• **Collected data entries**:
$ cat config.mk
export PLATFORM = sky130hd
export DESIGN_NAME = easyaxi_rd_slv
export DESIGN_NICKNAME = d
export VERILOG_FILES = /design/src/rtl/easyaxi_rd_slv.sv
export SDC_FILE = /design/constraint.sdc
export NUM_CORES = 1
export LEC_CHECK = 0
export CORE_UTILIZATION = 56
export DETAILED_ROUTE_END_ITERATION = 6
export MAX_ROUTING_LAYER = met4
export PLACE_DENSITY_LB_ADDON = 0.12
export SLEW_MARGIN = 10
export SYNTH_ARGS = -nofsm -noshare
export SYNTH_HDL_FRONTEND = slang
export SYNTH_SLANG_ARGS = --single-unit
$ cat constraint.sdc
create_clock -name clk -period 9.5 [get_ports clk]
set_input_delay 2.85 -clock clk [delete_from_list [all_inputs] [get_ports clk]]
set_output_delay 2.85 -clock clk [all_outputs]
set_load 0.02 [all_outputs]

• **PROBLEM TO WORK ON**: For every record above, print an exact copy.

• **SOLUTION TO THIS PROBLEM**:
$ cat config.mk
export PLATFORM = sky130hd
export DESIGN_NAME = easyaxi_rd_slv
export DESIGN_NICKNAME = d
export VERILOG_FILES = /design/src/rtl/easyaxi_rd_slv.sv
export SDC_FILE = /design/constraint.sdc
export NUM_CORES = 1
export LEC_CHECK = 0
export CORE_UTILIZATION = 56
export DETAILED_ROUTE_END_ITERATION = 6
export MAX_ROUTING_LAYER = met4
export PLACE_DENSITY_LB_ADDON = 0.12
export SLEW_MARGIN = 10
export SYNTH_ARGS = -nofsm -noshare
export SYNTH_HDL_FRONTEND = slang
export SYNTH_SLANG_ARGS = --single-unit
$ cat constraint.sdc
create_clock -name clk -period 9.5 [get_ports clk]
set_input_delay 2.85 -clock clk [delete_from_list [all_inputs] [get_ports clk]]
set_output_delay 2.85 -clock clk [all_outputs]
set_load 0.02 [all_outputs]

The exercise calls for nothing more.